◆ **Your task**: Filter out every line below that lacks "register", and copy the rest.

◆ **Source records**:
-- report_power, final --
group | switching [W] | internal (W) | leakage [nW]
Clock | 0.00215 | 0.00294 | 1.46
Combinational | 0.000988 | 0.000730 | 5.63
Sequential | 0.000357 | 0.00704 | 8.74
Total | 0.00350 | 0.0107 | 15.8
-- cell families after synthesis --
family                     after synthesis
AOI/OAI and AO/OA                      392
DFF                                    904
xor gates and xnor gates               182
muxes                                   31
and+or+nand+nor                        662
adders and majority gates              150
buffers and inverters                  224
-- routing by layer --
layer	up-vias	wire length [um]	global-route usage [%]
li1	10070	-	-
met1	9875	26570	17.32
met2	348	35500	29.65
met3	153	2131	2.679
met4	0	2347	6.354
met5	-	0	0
[src/hdl/pip_pkg.sv]
// shared types and constants for the point-in-polygon block
// used by the top level and the edge crossing unit; depends on nothing
`timescale 1ns / 1ps

package pip_pkg;

    // default polygon capacity
    localparam int MAX_VERTICES_DEF = 32;

    // coordinate and stored vertex widths
    localparam int COORD_W  = 16;
    localparam int VERTEX_W = 2 * COORD_W;

    // operation codes carried in s_axis_tuser
    localparam logic [1:0] MODE_START  = 2'd0;
    localparam logic [1:0] MODE_APPEND = 2'd1;
    localparam logic [1:0] MODE_QUERY  = 2'd2;

    // one stored vertex, x in the low half
    typedef struct packed {
        logic [COORD_W-1:0] y;
        logic [COORD_W-1:0] x;
    } vertex_t;

    // control tag that travels with an edge through the crossing pipeline
    typedef struct packed {
        logic valid;
        logic last;
    } edge_tag_t;

    // per-edge verdict leaving the crossing pipeline
    typedef struct packed {
        logic valid;
        logic last;
        logic hit;
    } edge_res_t;

endpackage

[src/hdl/pip_edge.sv]
// three-stage crossing test of one polygon edge against the query point
// depends on pip_pkg for vertex and tag types
`timescale 1ns / 1ps

module pip_edge
    import pip_pkg::*;
(
    input  logic      aclk,
    input  logic      aresetn,
    input  edge_tag_t in_tag,
    input  vertex_t   v0,
    input  vertex_t   v1,
    input  vertex_t   pt,
    output edge_res_t res
);

    logic signed [COORD_W-1:0] x0, y0, x1, y1, px, py;
    logic signed [COORD_W-1:0] ux, uy, ly;
    logic                      skip, fixed_hit, use_mul;

    edge_tag_t                 s1_tag_reg;
    logic signed [COORD_W:0]   s1_dx0_reg, s1_dy_reg, s1_dpy_reg, s1_dx_reg;
    logic                      s1_fixed_reg, s1_mul_reg;

    edge_tag_t                 s2_tag_reg;
    logic signed [2*COORD_W+1:0] s2_p0_reg, s2_p1_reg;
    logic                      s2_fixed_reg, s2_mul_reg, s2_neg_reg;

    logic [2*COORD_W+2:0]      sum;
    logic                      ge;
    edge_res_t                 res_reg;

    assign x0 = $signed(v0.x);
    assign y0 = $signed(v0.y);
    assign x1 = $signed(v1.x);
    assign y1 = $signed(v1.y);
    assign px = $signed(pt.x);
    assign py = $signed(pt.y);

    // classify the edge against the query row
    always_comb begin
        if (y1 > y0) begin
            ux = x1;
            uy = y1;
            ly = y0;
        end else begin
            ux = x0;
            uy = y0;
            ly = y1;
        end
        skip      = (y0 == y1) || (y0 > py && y1 > py) || (y0 < py && y1 < py);
        fixed_hit = !skip && (uy == py) && (ux >= px);
        use_mul   = !skip && (uy != py) && (ly != py);
    end

    // stage 1: differences and classification
    always_ff @(posedge aclk) begin
        if (!aresetn) begin
            s1_tag_reg <= '0;
        end else begin
            s1_tag_reg <= in_tag;
        end
        s1_dx0_reg   <= {x0[COORD_W-1], x0} - {px[COORD_W-1], px};
        s1_dy_reg    <= {y1[COORD_W-1], y1} - {y0[COORD_W-1], y0};
        s1_dpy_reg   <= {py[COORD_W-1], py} - {y0[COORD_W-1], y0};
        s1_dx_reg    <= {x1[COORD_W-1], x1} - {x0[COORD_W-1], x0};
        s1_fixed_reg <= fixed_hit;
        s1_mul_reg   <= use_mul;
    end

    // stage 2: the two cross-product terms
    always_ff @(posedge aclk) begin
        if (!aresetn) begin
            s2_tag_reg <= '0;
        end else begin
            s2_tag_reg <= s1_tag_reg;
        end
        s2_p0_reg    <= s1_dx0_reg * s1_dy_reg;
        s2_p1_reg    <= s1_dpy_reg * s1_dx_reg;
        s2_fixed_reg <= s1_fixed_reg;
        s2_mul_reg   <= s1_mul_reg;
        s2_neg_reg   <= s1_dy_reg[COORD_W];
    end

    // crossing lies at or right of the point when the signed sum agrees with dy
    always_comb begin
        sum = {s2_p0_reg[2*COORD_W+1], s2_p0_reg} + {s2_p1_reg[2*COORD_W+1], s2_p1_reg};
        if (s2_neg_reg) begin
            ge = sum[2*COORD_W+2] || (sum == '0);
        end else begin
            ge = !sum[2*COORD_W+2];
        end
    end

    // stage 3: verdict
    always_ff @(posedge aclk) begin
        if (!aresetn) begin
            res_reg.valid <= 1'b0;
            res_reg.last  <= 1'b0;
        end else begin
            res_reg.valid <= s2_tag_reg.valid;
            res_reg.last  <= s2_tag_reg.last;
        end
        res_reg.hit <= s2_mul_reg ? ge : s2_fixed_reg;
    end

    assign res = res_reg;

endmodule
**config.mk**
```make
export PLATFORM = sky130hd
export DESIGN_NAME = buffer_slot_pool
export DESIGN_NICKNAME = d
export VERILOG_FILES = /design/src/hdl/bsp_pkg.sv /design/src/hdl/bsp_ctrl.sv /design/src/hdl/bsp_dp.sv /design/src/hdl/buffer_slot_pool.sv
export SDC_FILE = /design/constraint.sdc
export NUM_CORES = 1
export LEC_CHECK = 0
export BUFFER_PORTS_ARGS = -buffer_cell sky130_fd_sc_hd__buf_2
export CAP_MARGIN = 20
export CORE_ASPECT_RATIO = 0.9
export CORE_MARGIN = 5
export CORE_UTILIZATION = 30
export CTS_CLUSTER_DIAMETER = 50
export CTS_CLUSTER_SIZE = 25
export DETAILED_ROUTE_END_ITERATION = 10
export SLEW_MARGIN = 30
export SYNTH_ARGS = -nofsm -noshare
export SYNTH_HDL_FRONTEND = slang
export SYNTH_SLANG_ARGS = --single-unit
```
**constraint.sdc**
```tcl
create_clock -name clk -period 17 [get_ports clk]
set_clock_uncertainty 0.1 [all_clocks]
set_input_delay 4.25 -clock clk [delete_from_list [all_inputs] [get_ports clk]]
set_output_delay 4.25 -clock clk [all_outputs]
set_load 0.005 [all_outputs]
```
**config.mk**
```make
export PLATFORM = sky130hd
export DESIGN_NAME = http_request_head_parser
export DESIGN_NICKNAME = d
export VERILOG_FILES = /design/src/hdl/hrhp_pkg.sv /design/src/hdl/hrhp_front.sv /design/src/hdl/hrhp_fifo.sv /design/src/hdl/hrhp_back.sv /design/src/hdl/http_request_head_parser.sv
export SDC_FILE = /design/constraint.sdc
export NUM_CORES = 1
export LEC_CHECK = 0
export ABC_CLOCK_PERIOD_IN_PS = 4200
export BUFFER_PORTS_ARGS = -buffer_cell sky130_fd_sc_hd__buf_4
export CORE_UTILIZATION = 40
export DETAILED_ROUTE_END_ITERATION = 6
export PLACE_DENSITY = 0.6
export SLEW_MARGIN = 30
export SYNTH_ARGS = -nofsm -noshare
export SYNTH_HDL_FRONTEND = slang
export SYNTH_HIERARCHICAL = 1
export SYNTH_SLANG_ARGS = --single-unit
```
**constraint.sdc**
```tcl
create_clock -name clk -period 4.2 [get_ports clk]
set_input_delay 0.21 -clock clk [delete_from_list [all_inputs] [get_ports clk]]
set_output_delay 0.21 -clock clk [all_outputs]
set_load 0.02 [all_outputs]
```
**src/hdl/hrhp_pkg.sv**
```systemverilog
package hrhp_pkg;

	// Character codes, after case folding
	localparam logic [7:0] CH_SP       = 8'h20;
	localparam logic [7:0] CH_CR       = 8'h0D;
	localparam logic [7:0] CH_LF       = 8'h0A;
	localparam logic [7:0] CASE_OFFSET = 8'd32;

	// Method table
	localparam int NUM_METHODS = 9;

	localparam logic [3:0] METHOD_UNKNOWN = 4'd0;

	// Status codes
	localparam logic [1:0] ST_OK          = 2'd0;
	localparam logic [1:0] ST_EMPTY_REQ   = 2'd1;
	localparam logic [1:0] ST_EMPTY_CLEN  = 2'd2;
	localparam logic [1:0] ST_NO_HOST     = 2'd3;

	// Counter limits and header name lengths
	localparam logic [3:0] TOKEN_MAX = 4'd15;
	localparam logic [4:0] LINE_MAX  = 5'd31;
	localparam logic [4:0] HOST_LEN  = 5'd5;
	localparam logic [4:0] CLEN_LEN  = 5'd15;

	localparam logic [39:0]  HOST_NAME = "host:";
	localparam logic [119:0] CLEN_NAME = "content-length:";

	// Queue between front and back
	localparam int QUEUE_DEPTH = 4;
	localparam int QUEUE_AW    = $clog2(QUEUE_DEPTH);
	localparam int QUEUE_CW    = $clog2(QUEUE_DEPTH + 1);

	// Event operation codes
	typedef enum logic [1:0] {
		OP_NONE,
		OP_CHAR,
		OP_EOL
	} op_t;

	// One classified event: an optional held-back CR, then a char, a line end or nothing
	typedef struct packed {
		logic       pre_cr;
		op_t        op;
		logic [7:0] ch;
	} evt_t;

	// Method name, left-justified, zero padded
	function automatic logic [63:0] method_name(input logic [3:0] idx);
		logic [63:0] nm;
		case (idx)
			4'd0:    nm = {"get", 40'h0};
			4'd1:    nm = {"post", 32'h0};
			4'd2:    nm = {"head", 32'h0};
			4'd3:    nm = {"put", 40'h0};
			4'd4:    nm = {"delete", 16'h0};
			4'd5:    nm = {"connect", 8'h0};
			4'd6:    nm = {"options", 8'h0};
			4'd7:    nm = {"trace", 24'h0};
			4'd8:    nm = {"patch", 24'h0};
			default: nm = 64'h0;
		endcase
		return nm;
	endfunction

	function automatic logic [3:0] method_len(input logic [3:0] idx);
		logic [3:0] len;
		case (idx)
			4'd0:    len = 4'd3;
			4'd1:    len = 4'd4;
			4'd2:    len = 4'd4;
			4'd3:    len = 4'd3;
			4'd4:    len = 4'd6;
			4'd5:    len = 4'd7;
			4'd6:    len = 4'd7;
			4'd7:    len = 4'd5;
			4'd8:    len = 4'd5;
			default: len = 4'd0;
		endcase
		return len;
	endfunction

endpackage

```
**src/hdl/hrhp_front.sv**
```systemverilog
module hrhp_front (
	input  logic              clk,
	input  logic              arst_n,
	input  logic              in_valid,
	input  logic [7:0]        in_byte,
	output logic              evt_valid,
	output hrhp_pkg::evt_t    evt
);
	import hrhp_pkg::*;

	logic       after_cr_q;
	logic       after_cr_d;
	logic [7:0] ch;

	// Fold to lower case, then split off CR handling
	always_comb begin
		ch = in_byte;
		if (in_byte inside {[8'h41:8'h5A]}) begin
			ch = in_byte + CASE_OFFSET;
		end
		evt.pre_cr = 1'b0;
		evt.op     = OP_NONE;
		evt.ch     = ch;
		after_cr_d = after_cr_q;
		if (after_cr_q && ch == CH_LF) begin
			evt.op     = OP_EOL;
			after_cr_d = 1'b0;
		end else begin
			evt.pre_cr = after_cr_q;
			if (ch == CH_CR) begin
				after_cr_d = 1'b1;
			end else if (ch == CH_LF) begin
				evt.op     = OP_EOL;
				after_cr_d = 1'b0;
			end else begin
				evt.op     = OP_CHAR;
				after_cr_d = 1'b0;
			end
		end
		evt_valid = in_valid && (evt.pre_cr || evt.op != OP_NONE);
	end

	always_ff @(posedge clk or negedge arst_n) begin
		if (!arst_n) begin
			after_cr_q <= 1'b0;
		end else if (in_valid) begin
			after_cr_q <= after_cr_d;
		end
	end

endmodule

```
**src/hdl/hrhp_fifo.sv**
```systemverilog
module hrhp_fifo (
	input  logic              clk,
	input  logic              arst_n,
	input  logic              wr_en,
	input  hrhp_pkg::evt_t    wr_data,
	output logic              full,
	input  logic              rd_en,
	output hrhp_pkg::evt_t    rd_data,
	output logic              not_empty
);
	import hrhp_pkg::*;

	evt_t                mem_q [QUEUE_DEPTH];
	logic [QUEUE_AW-1:0] wr_ptr_q;
	logic [QUEUE_AW-1:0] rd_ptr_q;
	logic [QUEUE_CW-1:0] count_q;
	logic                do_wr;
	logic                do_rd;

	assign full      = (count_q == QUEUE_CW'(QUEUE_DEPTH));
	assign not_empty = (count_q != '0);
	assign do_wr     = wr_en && !full;
	assign do_rd     = rd_en && not_empty;
	assign rd_data   = mem_q[rd_ptr_q];

	always_ff @(posedge clk) begin
		if (do_wr) begin
			mem_q[wr_ptr_q] <= wr_data;
		end
	end

	always_ff @(posedge clk or negedge arst_n) begin
		if (!arst_n) begin
			wr_ptr_q <= '0;
			rd_ptr_q <= '0;
			count_q  <= '0;
		end else begin
			if (do_wr) begin
				wr_ptr_q <= wr_ptr_q + 1'b1;
			end
			if (do_rd) begin
				rd_ptr_q <= rd_ptr_q + 1'b1;
			end
			if (do_wr && !do_rd) begin
				count_q <= count_q + 1'b1;
			end else if (do_rd && !do_wr) begin
				count_q <= count_q - 1'b1;
			end
		end
	end

endmodule

```
**src/hdl/hrhp_back.sv**
```systemverilog
module hrhp_back (
	input  logic              clk,
	input  logic              arst_n,
	input  logic              evt_valid,
	input  hrhp_pkg::evt_t    evt,
	output logic              evt_take,
	output logic              empty,
	input  logic              pop,
	output logic [3:0]        method_code,
	output logic [1:0]        status_code,
	output logic              host_present
);
	import hrhp_pkg::*;

	typedef struct packed {
		logic                   hdr;
		logic [NUM_METHODS-1:0] cand;
		logic [3:0]             tok_len;
		logic                   tok_done;
		logic [4:0]             line_len;
		logic [1:0]             hn;
		logic                   host_seen;
		logic                   elen_seen;
	} st_t;

	localparam st_t ST_INIT = '{
		hdr:       1'b0,
		cand:      '1,
		tok_len:   '0,
		tok_done:  1'b0,
		line_len:  '0,
		hn:        2'b11,
		host_seen: 1'b0,
		elen_seen: 1'b0
	};

	function automatic st_t feed(input st_t s, input logic [7:0] c);
		st_t         r;
		logic [63:0] nm;
		r  = s;
		nm = '0;
		if (!s.hdr) begin
			if (!s.tok_done) begin
				if (c == CH_SP) begin
					if (s.tok_len != '0) begin
						r.tok_done = 1'b1;
					end
				end else begin
					for (int i = 0; i < NUM_METHODS; i++) begin
						nm = method_name(4'(i));
						if (s.tok_len >= method_len(4'(i)) ||
							nm[63 - 8*int'(s.tok_len[2:0]) -: 8] != c) begin
							r.cand[i] = 1'b0;
						end
					end
					if (s.tok_len < TOKEN_MAX) begin
						r.tok_len = s.tok_len + 4'd1;
					end
				end
			end
		end else begin
			if (s.line_len < HOST_LEN && s.hn[0] &&
				HOST_NAME[39 - 8*int'(s.line_len[2:0]) -: 8] != c) begin
				r.hn[0] = 1'b0;
			end
			if (s.line_len < CLEN_LEN && s.hn[1] &&
				CLEN_NAME[119 - 8*int'(s.line_len[3:0]) -: 8] != c) begin
				r.hn[1] = 1'b0;
			end
		end
		if (s.line_len < LINE_MAX) begin
			r.line_len = s.line_len + 5'd1;
		end
		return r;
	endfunction

	// Lowest-numbered surviving method whose length equals the token length
	function automatic logic [3:0] decide(input st_t s);
		logic [3:0] m;
		m = METHOD_UNKNOWN;
		if (s.tok_len != '0) begin
			for (int i = NUM_METHODS - 1; i >= 0; i--) begin
				if (s.cand[i] && method_len(4'(i)) == s.tok_len) begin
					m = 4'(i + 1);
				end
			end
		end
		return m;
	endfunction

	st_t        st_q;
	st_t        st_mid;
	st_t        st_d;
	logic       emit;
	logic [3:0] res_method;
	logic [1:0] res_status;
	logic       res_host;
	logic       out_valid_q;
	logic       go;

	assign go       = evt_valid && (!out_valid_q || pop);
	assign evt_take = go;
	assign empty    = !out_valid_q;

	always_comb begin
		st_mid     = evt.pre_cr ? feed(st_q, CH_CR) : st_q;
		st_d       = st_mid;
		emit       = 1'b0;
		res_method = METHOD_UNKNOWN;
		res_status = ST_OK;
		res_host   = 1'b0;
		case (evt.op)
			OP_CHAR: begin
				st_d = feed(st_mid, evt.ch);
			end
			OP_EOL: begin
				if (st_mid.line_len == '0) begin
					emit = 1'b1;
					st_d = ST_INIT;
					if (!st_mid.hdr) begin
						res_status = ST_EMPTY_REQ;
					end else begin
						res_method = decide(st_mid);
						res_host   = st_mid.host_seen;
						if (st_mid.elen_seen) begin
							res_status = ST_EMPTY_CLEN;
						end else if (!st_mid.host_seen) begin
							res_status = ST_NO_HOST;
						end
					end
				end else begin
					if (!st_mid.hdr) begin
						st_d.hdr      = 1'b1;
						st_d.tok_done = 1'b1;
					end else begin
						if (st_mid.hn[0] && st_mid.line_len >= HOST_LEN) begin
							st_d.host_seen = 1'b1;
						end
						if (st_mid.hn[1] && st_mid.line_len == CLEN_LEN) begin
							st_d.elen_seen = 1'b1;
						end
					end
					st_d.line_len = '0;
					st_d.hn       = 2'b11;
				end
			end
			default: begin
				st_d = st_mid;
			end
		endcase
	end

	always_ff @(posedge clk or negedge arst_n) begin
		if (!arst_n) begin
			st_q        <= ST_INIT;
			out_valid_q <= 1'b0;
		end else begin
			if (go) begin
				st_q <= st_d;
			end
			if (go && emit) begin
				out_valid_q <= 1'b1;
			end else if (pop) begin
				out_valid_q <= 1'b0;
			end
		end
	end

	always_ff @(posedge clk) begin
		if (go && emit) begin
			method_code  <= res_method;
			status_code  <= res_status;
			host_present <= res_host;
		end
	end

endmodule

```
**src/hdl/http_request_head_parser.sv**
```systemverilog
// The event of a head's final LF is written into the event queue; once it leaves the queue and
// the result register is free, the head's result loads the result register.
// Throughput: one byte per cycle while the event queue has room; set by the update of the
// match state in the back end. Reset: arst_n clears the CR hold, the event queue,
// the match state and the result valid flag at once; no clearing pass follows.
module http_request_head_parser (
	input  logic       clk,
	input  logic       arst_n,
	input  logic       push,
	output logic       full,
	input  logic [7:0] data_byte,
	output logic       empty,
	input  logic       pop,
	output logic [3:0] method_code,
	output logic [1:0] status_code,
	output logic       host_present
);
	import hrhp_pkg::*;

	// Front end: fold case and resolve CR/LF pairs into events.
	// A held-back CR rides along with the next event as pre_cr, so every byte
	// yields at most one event and bytes that only start a CR hold yield none.
	logic front_valid;
	evt_t front_evt;

	// Queue status and back-end side
	logic q_full;
	logic q_not_empty;
	evt_t q_evt;
	logic back_take;
	logic in_xfer;

	// Accept a byte whenever the event queue has room; the queue absorbs
	// back-end stalls caused by a full result register.
	assign full    = q_full;
	assign in_xfer = push && !q_full;

	hrhp_front u_front (
		.clk       (clk),
		.arst_n    (arst_n),
		.in_valid  (in_xfer),
		.in_byte   (data_byte),
		.evt_valid (front_valid),
		.evt       (front_evt)
	);

	// Short event queue between the classifier and the matcher
	hrhp_fifo u_fifo (
		.clk       (clk),
		.arst_n    (arst_n),
		.wr_en     (front_valid),
		.wr_data   (front_evt),
		.full      (q_full),
		.rd_en     (back_take),
		.rd_data   (q_evt),
		.not_empty (q_not_empty)
	);

	// Back end: advance method/header match state, drop a finished head into
	// the result register, and hold it until the consumer pops it. An event is
	// taken in the same cycle that the waiting result transfers out.
	hrhp_back u_back (
		.clk          (clk),
		.arst_n       (arst_n),
		.evt_valid    (q_not_empty),
		.evt          (q_evt),
		.evt_take     (back_take),
		.empty        (empty),
		.pop          (pop),
		.method_code  (method_code),
		.status_code  (status_code),
		.host_present (host_present)
	);

endmodule

```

◆ **Response box**:
// the result register is free, the head's result loads the result register.
	// back-end stalls caused by a full result register.
	// the result register, and hold it until the consumer pops it. An event is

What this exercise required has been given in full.